We plan to control the Condor Array Telescope at its home in the El Sauce Observatory of the Rio Hurtado Valley of Chile using an array of eight Raspberry Pi 4 (RPi4) computers. Each RPi4 contains two USB 3 and two USB 2 interfaces, making the computers ideal for controlling the cameras, motorized filter wheels, motorized focusers, and motorized dust covers associated with the six telescopes that comprise Condor. (Each of these various peripherals is controlled via USB.) The RPi4s will also be used to control the mount (also via USB) and to handle scheduling and sequencing, preliminary data processing, data storage, and data archiving. The RPi4s will be located immediately adjacent to the array telescope (i.e. within reach of USB cables), in a rack-mount enclosure that will also include a router, a network switch, solid-state hard drives, and a power-distribution unit.

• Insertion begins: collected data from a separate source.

### src/rtl/cache_pkg.sv
// Shared definitions for the set-associative cache set: op encodings,
// a constant-foldable clog2 and the LRU age update rule.
package cache_pkg;

  // {comp, write} request encodings
  localparam logic [1:0] OP_ACC_RD = 2'b00;
  localparam logic [1:0] OP_FILL   = 2'b01;
  localparam logic [1:0] OP_CMP_RD = 2'b10;
  localparam logic [1:0] OP_CMP_WR = 2'b11;

  // Ages are passed through the helper at this fixed width, callers truncate
  localparam int AGE_MAX_W = 8;

  function automatic int clog2(input int n);
    int r;
    r = 0;
    for (int i = 0; i < 31; i++)
      if ((1 << i) < n) r = i + 1;
    return r;
  endfunction

  // New age of one way when way with age age_hit is touched
  function automatic logic [AGE_MAX_W-1:0] age_next(
    input logic [AGE_MAX_W-1:0] age,
    input logic [AGE_MAX_W-1:0] age_hit,
    input logic                 is_hit
  );
    if (is_hit) return '0;
    if (age < age_hit) return age + 1'b1;
    return age;
  endfunction

endpackage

We examined various commercial possibilities for rack mounting the RPi4s, but we were not overly impressed with any of the available options. So we decided instead to design and 3D print our own rack-mount enclosure, modifying and extending a design we came upon on Thingiverse. The design consists of several parts: (1) eight "sleds" that attach to the RPi4s, (2) eight "frames" that hold the sleds with attached RPi4s, and (3) two "ears" that attach the completed assembly to a standard 19-inch rack.

Here are examples of a completed "sled," a completed "frame," and a completed unit enclosing an RPi4 (with an attached SSD).

To form the rack-mount enclosure, eight of the assembled units and the ears are bolted together using four pieces of threaded rod. Here is the final assembly, showing four of the RPi4s and one piece of threaded rod.

The final assembly holds eight RPi4s and occupies 2U of a standard 19-inch rack. For each RPi4, the ethernet and USB 3 and USB 2 connectors are accessible from the front of the assembly, and the USB-C power connector (as well as the HDMI and audio connectors, which we will not use) are accessible from the top of the assembly. Eight RPi4s are sufficient to meet our current computing needs, but it would of course be straightforward to add another eight or 16 or 24 RPi4s by replicating the current final assembly.